Because these life-threatening conditions result from allergic reactions to drugs, physicians should weigh the benefits of drug therapy against potential risks, researchers Yaron Finkelstein, MD, from the Department of Pediatrics, Hospital for Sick Children, Toronto, Ontario, Canada, and colleagues warn. Both conditions cause upper and lower layers of skin to detach.

The researchers conducted a population-based cohort study of Ontario residents who were hospitalized for an initial episode of SJS or TEN between April 2002 and March 2011.

Of more than 13 million Ontario residents, the researchers identified 708 patients hospitalized for a first incident of SJS (n = 567) or TEN (n = 141), including 127 patients younger than 18 years. Of those, 187 (26%) were admitted to critical care or burn units. A total of 127 (17.9%) died in the hospital or within 60 days of discharge (9.0% mortality rate for SJS, 23.4% mortality rate for TEN).

During a median follow-up period of 1283 days, 42 patients (7.2% of the remaining 581) were readmitted for a subsequent episode of SJS or TEN, and 8 patients had multiple recurrences. The median time to recurrence was 315 days.

Patients who experienced recurrences were more likely to be male, live in rural areas, have index care at an academic hospital, and be significantly younger than other patients on first occurrence.

The researchers cite previous research that identified genetic predisposition to several medications, including carbamazepine, as a link to allergic reactions, as well as another article on carbamazepine and zonisamide.

The reported incidence of SJS and TEN in the general population is 1.0 to 7.2 cases per 1 million individuals per year, the researchers write, but "the observed recurrence risk in our study (>7%) is several thousand-fold higher than would be expected."

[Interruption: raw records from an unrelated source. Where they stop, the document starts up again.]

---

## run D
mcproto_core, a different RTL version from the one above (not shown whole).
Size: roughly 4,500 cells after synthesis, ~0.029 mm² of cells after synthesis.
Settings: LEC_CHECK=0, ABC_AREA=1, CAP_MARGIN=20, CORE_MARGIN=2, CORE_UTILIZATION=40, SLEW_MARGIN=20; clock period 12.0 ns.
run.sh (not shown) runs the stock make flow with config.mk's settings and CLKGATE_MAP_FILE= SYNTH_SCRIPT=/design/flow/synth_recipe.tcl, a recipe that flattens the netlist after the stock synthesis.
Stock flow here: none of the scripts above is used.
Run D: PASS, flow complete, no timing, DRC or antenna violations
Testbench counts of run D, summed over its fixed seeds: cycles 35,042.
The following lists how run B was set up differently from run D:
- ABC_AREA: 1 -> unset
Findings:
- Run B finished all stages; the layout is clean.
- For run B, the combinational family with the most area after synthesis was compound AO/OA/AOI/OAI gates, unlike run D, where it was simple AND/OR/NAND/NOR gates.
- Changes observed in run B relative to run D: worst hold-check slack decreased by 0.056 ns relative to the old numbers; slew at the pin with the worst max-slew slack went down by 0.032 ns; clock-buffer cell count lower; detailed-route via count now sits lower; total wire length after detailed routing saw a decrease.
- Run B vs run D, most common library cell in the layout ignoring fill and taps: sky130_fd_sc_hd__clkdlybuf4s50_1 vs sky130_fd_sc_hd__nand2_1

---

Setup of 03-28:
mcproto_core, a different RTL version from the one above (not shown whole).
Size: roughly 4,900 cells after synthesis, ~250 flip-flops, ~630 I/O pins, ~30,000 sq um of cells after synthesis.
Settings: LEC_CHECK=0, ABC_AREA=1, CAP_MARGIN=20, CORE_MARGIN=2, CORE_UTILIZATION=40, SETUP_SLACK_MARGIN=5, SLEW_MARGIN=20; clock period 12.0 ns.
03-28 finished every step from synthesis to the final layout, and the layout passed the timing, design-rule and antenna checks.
Background: an optimization exercise with open tools, aiming at small area and a short achievable clock period. Do not read the settings as production practice.
No functional check of the RTL was part of any run shown here.
Power figures rest on the tool's default switching activity, not on a simulated workload.

$ cat flow/design.v
module proto_rx (
    input  wire         clk,
    input  wire         rst,             
    input  wire         rx_valid,
    input  wire [7:0]   rx_byte,
    input  wire         sync_wait,       
    output reg          frame_valid,
    output reg  [1:0]   frame_status,    
    output wire [15:0]  frame_len,
    output wire [15:0]  frame_rid,
    output wire [15:0]  frame_sid,
    output wire [15:0]  frame_cmd,
    output wire [15:0]  frame_seq,
    output reg          ev_valid,
    output reg  [2:0]   ev_code,         
    output reg  [119:0] ev_data,
    output reg          diag_valid,
    output reg          diag_stale,
    output reg          diag_large,
    output wire [15:0]  diag_diff,
    output reg  [15:0]  expected_next,
    output reg  [31:0]  missing_count
);
    localparam [7:0]  START_BYTE = 8'hAA;
    localparam [7:0]  TOK_HI     = 8'hAB;
    localparam [7:0]  TOK_LO     = 8'hCD;
    localparam [2:0] S_LH = 3'd4,    
                     S_LL = 3'd5,    
                     S_BD = 3'd6;    
    function [15:0] crc_step(input [15:0] c, input [7:0] b);
        reg [15:0] x;
        integer j;
        begin
            x = c ^ {b, 8'h00};
            for (j = 0; j < 8; j = j + 1)
                x = x[15] ? ((x << 1) ^ 16'h1021) : (x << 1);
            crc_step = x;
        end
    endfunction
    reg  [2:0]   st;             
    reg  [15:0]  k;              
    reg          lst;            
    reg  [15:0]  len;
    reg  [15:0]  rid, sid, cmd, seq;
    reg  [15:0]  crc;            
    reg          t_ab, t_abcd, t_tail;   
    reg          tok45;          
    reg  [16:0]  dif;            
    integer i;
    wire        in_body   = (st == S_BD);
    wire        k_small   = (k[15:5] == 11'd0);
    wire [15:0] len_lo    = {len[15:8], rx_byte};
    wire        last_ll   = (st == S_LL) && (len_lo == 16'd0);
    wire        last_bd   = in_body && lst;
    wire        hdr       = rx_valid && in_body && k_small;
    wire        clr7      = (k[4:0] == 5'd7);
    wire [7:0]  wbus      = rx_byte & {8{~clr7}};    
    wire is_short   = (len < 16'd10);
    wire n_ge1      = (len >= 16'd11);
    wire n_ge6      = (len >= 16'd16);
    wire n_ge15     = (len >= 16'd25);
    wire c_ping     = (cmd == 16'h0001);
    wire c_snap     = (cmd == 16'h8002);
    wire c_ss       = (cmd == 16'h0003);
    wire c_ssack    = (cmd == 16'h8003);
    wire c_power    = (cmd == 16'h8100);
    wire c_play     = (cmd == 16'h8101);
    wire c_file     = (cmd == 16'h0200);
    wire c_config   = (cmd == 16'h0300);
    wire c_unknown  = !(c_ping | c_snap | c_ss | c_ssack | c_power | c_play | c_file | c_config);
    wire shortcut   = c_ss && n_ge6 && t_tail;
    wire stale      = dif[16] && dif[15] && !shortcut;
    wire crc_ok     = (crc[7:0] == 8'h00) && (crc[15:8] == rx_byte);
    wire dispatch   = !stale && crc_ok;
    wire trk_clear  = dispatch && ((c_ss && n_ge6 && tok45) || (c_ssack && sync_wait));
    wire ev_any     = (c_snap && n_ge15) || ((c_power || c_play) && n_ge1) ||
                      (c_ssack && sync_wait) || c_unknown;
    wire dif_nz     = (dif[15:0] != 16'd0);
    assign frame_len  = len;
    assign frame_rid  = rid;
    assign frame_sid  = sid;
    assign frame_cmd  = cmd;
    assign frame_seq  = seq;
    assign diag_diff  = dif[15:0];
    always @(posedge clk) begin
        dif        <= {1'b0, seq} - {1'b0, expected_next};
        diag_stale <= dif[16] & dif[15];
        diag_large <= !(dif[16] & dif[15]) && (dif[15:2] != 14'd0);
        ev_code    <= c_snap  ? 3'd4 :
                      c_power ? 3'd1 :
                      c_play  ? 3'd2 :
                      c_ssack ? 3'd5 : 3'd3;
        if (rx_valid) begin
            t_ab   <= (rx_byte == TOK_HI);
            t_abcd <= t_ab && (rx_byte == TOK_LO);
            t_tail <= t_abcd;
            case (st)
                S_LH: len[15:8] <= rx_byte;
                S_LL: len[7:0]  <= rx_byte;
                default: ;
            endcase
            if (st == S_LL) begin
                k   <= 16'd1;
                lst <= (len_lo == 16'd1);
                crc <= 16'd0;
            end else if (in_body) begin
                k   <= k + 16'd1;
                lst <= (k + 16'd1 == len);
                crc <= crc_step(crc, rx_byte);
            end
        end
        if (hdr) begin
            case (k[4:0])
                5'd1: rid[15:8] <= rx_byte;
                5'd2: rid[7:0]  <= rx_byte;
                5'd3: sid[15:8] <= rx_byte;
                5'd4: sid[7:0]  <= rx_byte;
                5'd5: cmd[15:8] <= rx_byte;
                5'd6: cmd[7:0]  <= rx_byte;
                5'd7: seq[15:8] <= rx_byte;
                5'd8: seq[7:0]  <= rx_byte;
                5'd14: tok45    <= t_ab && (rx_byte == TOK_LO);
                default: ;
            endcase
            for (i = 0; i < 13; i = i + 1)
                if (clr7 || (c_snap && k[4:0] == i + 9))
                    ev_data[119 - 8*i -: 8] <= wbus;
            if (clr7 || (c_snap && k[4:0] == 5'd22))
                ev_data[15:8] <= clr7 ? (c_unknown ? cmd[15:8] : 8'd0) : rx_byte;
            if (clr7 || (c_snap && k[4:0] == 5'd23) || (c_play && k[4:0] == 5'd9))
                ev_data[7:1] <= clr7 ? (c_unknown ? cmd[7:1] : 7'd0) : rx_byte[7:1];
            if (clr7 || (c_snap && k[4:0] == 5'd23) || ((c_play || c_power) && k[4:0] == 5'd9))
                ev_data[0] <= clr7 ? (c_unknown & cmd[0]) :
                              c_power ? (rx_byte != 8'd0) : rx_byte[0];
        end
        if (rst) begin
            st            <= 3'd0;
            expected_next <= 16'd0;
            missing_count <= 32'd0;
            frame_valid   <= 1'b0;
            ev_valid      <= 1'b0;
            diag_valid    <= 1'b0;
        end else begin
            frame_valid <= 1'b0;
            ev_valid    <= 1'b0;
            diag_valid  <= 1'b0;
            if (rx_valid) begin
                if (!st[2]) begin
                    if (rx_byte == START_BYTE)
                        st <= st + 3'd1;         
                    else
                        st <= 3'd0;
                end else if (st == S_LH) begin
                    st <= S_LL;
                end else if (last_ll || last_bd) begin
                    st <= 3'd0;
                end else begin
                    st <= S_BD;
                end
                if (last_ll) begin
                    frame_valid  <= 1'b1;
                    frame_status <= 2'd1;
                end else if (last_bd) begin
                    frame_valid <= 1'b1;
                    if (is_short) begin
                        frame_status <= 2'd1;
                    end else begin
                        frame_status <= stale ? 2'd2 : crc_ok ? 2'd0 : 2'd3;
                        diag_valid   <= !shortcut && dif_nz;
                        ev_valid     <= dispatch && ev_any;
                        if (trk_clear || shortcut)
                            expected_next <= 16'd0;
                        else if (!stale)
                            expected_next <= seq + 16'd1;
                        if (trk_clear)
                            missing_count <= 32'd0;
                        else if (!stale && !shortcut)
                            missing_count <= missing_count + {16'd0, dif[15:0]};
                    end
                end
            end
        end
    end
endmodule
What follows belongs to an exercise in optimizing a design on an open flow for small area; a production flow would make more cautious choices. Function was checked by simulation only, so behaviour that the tests miss may differ from the original. Power is estimated from default activity; no workload was simulated.

<file path="design/flow/standard.sh">
#!/bin/bash
# synth_recipe.tcl (not shown) runs the flow's synth.tcl, then flattens the netlist and writes it again
# the make line also repeats each setting of config.mk as NAME=value (left out here)
make -C /OpenROAD-flow-scripts/flow DESIGN_CONFIG=/design/flow/config.mk WORK_HOME=/design/flow/orfs CLKGATE_MAP_FILE= SYNTH_SCRIPT=/design/flow/synth_recipe.tcl "${@:-finish}"
</file>
<file path="design/flow/flow/run.sh">
#!/bin/bash
# Layout flow: the standard synthesis, then the combinational logic between
# the registers is re-mapped by ABC for area (registers, their names and cell
# types are kept), then the standard layout from that netlist, with the
# ports buffered by the smallest buffer and a clock tree of small buffers.
# Each tool's output goes to a log file here.
set -euo pipefail
here=$(pwd)
res=$here/orfs/results/$FLOW_PLATFORM/dht22_ctrl/base
lib=$FLOW_HOME/platforms/$FLOW_PLATFORM/lib/sky130_fd_sc_hd__tt_025C_1v80.lib
yosys_bin=$FLOW_HOME/../tools/install/yosys/bin/yosys
[[ -x $yosys_bin ]] || yosys_bin=yosys

# 1. standard synthesis
bash standard.sh synth > synth.log 2>&1

# 2. area re-mapping of the combinational logic
dont_use=""
for c in $(sed -n '/^export DONT_USE_CELLS/,/^$/p' $FLOW_HOME/platforms/$FLOW_PLATFORM/config.mk | tr -d '\\' | tr ' ' '\n' | grep '^sky130'); do
  dont_use="$dont_use -dont_use $c"
done
cp $res/1_2_yosys.v $here/synth_standard.v
cat > reopt.ys <<EOY
read_liberty -ignore_miss_func $lib
read_verilog $here/synth_standard.v
hierarchy -top $FLOW_TOP
setattr -mod -set keep_hierarchy 1 sky130_fd_sc_hd__dfxtp_1 sky130_fd_sc_hd__dfxtp_2 sky130_fd_sc_hd__dfxtp_4 sky130_fd_sc_hd__edfxtp_1 sky130_fd_sc_hd__conb_1
flatten
opt_clean -purge
abc -liberty $lib $dont_use -script $here/flow/area.abc
splitnets
opt_clean -purge
hilomap -singleton -hicell sky130_fd_sc_hd__conb_1 HI -locell sky130_fd_sc_hd__conb_1 LO
select $FLOW_TOP
insbuf -buf sky130_fd_sc_hd__buf_4 A X
write_verilog -noattr -nohex -nodec -selected $here/synth_reopt.v
EOY
# keep the standard netlist if the re-mapping fails or changes the registers
if $yosys_bin -s reopt.ys > reopt.log 2>&1; then
  n_std=$(grep -cE '^ *sky130_fd_sc_hd__e?dfxtp_[0-9]+ ' synth_standard.v || true)
  n_new=$(grep -cE '^ *sky130_fd_sc_hd__e?dfxtp_[0-9]+ ' synth_reopt.v || true)
  n_all=$(grep -cE '^ *sky130_fd_sc_hd__' synth_reopt.v || true)
  if [[ $n_std -gt 0 && $n_std -eq $n_new && $n_all -gt $((n_new + 100)) ]]; then
    cp $here/synth_reopt.v $res/1_2_yosys.v
    rm -f $res/1_synth.odb $res/1_synth.sdc
  fi
fi

# 3. layout
export BUFFER_PORTS_ARGS="-buffer_cell sky130_fd_sc_hd__buf_1"
export CTS_ARGS="-sink_clustering_enable -repair_clock_nets -dont_use_dummy_load -root_buf sky130_fd_sc_hd__clkbuf_16 -tree_buf sky130_fd_sc_hd__clkbuf_16 -buf_list sky130_fd_sc_hd__clkbuf_4 -sink_clustering_size 11 -sink_clustering_max_diameter 40"
bash standard.sh > layout.log 2>&1
</file>
<file path="design/flow/flow/area.abc">
strash
&get -n
&fraig -x
&put
scorr
dc2
dc2
strash
&get -n
&syn2
&dc2
&dch -f
&nf -R 1000
&put
strash
&get -n
&dch -f
&nf -R 1000
&put
</file>
<file path="design/flow/constraint.sdc">
create_clock -name core_clock -period 10.0 [get_ports {clk}]
set_input_delay 2.0000 -clock core_clock [delete_from_list [all_inputs] [get_ports {clk}]]
set_output_delay 2.0000 -clock core_clock [all_outputs]
set_load 0.01 [all_outputs]
</file>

"[T]hese findings are relevant to physicians who care for patients with a history of SJS or TEN," they conclude. "Because most such episodes are drug-induced, the high risk of recurrence should be recognized, and the benefits of drug therapy weighed carefully against the potential risks. This is particularly true for drugs commonly associated with the development of these frequently fatal conditions."

This research was supported by the Canadian Institutes of Health Research, Canadian Drug Safety and Effectiveness Research Network, and the Institute for Clinical Evaluative Sciences. The authors have disclosed no relevant financial relationships.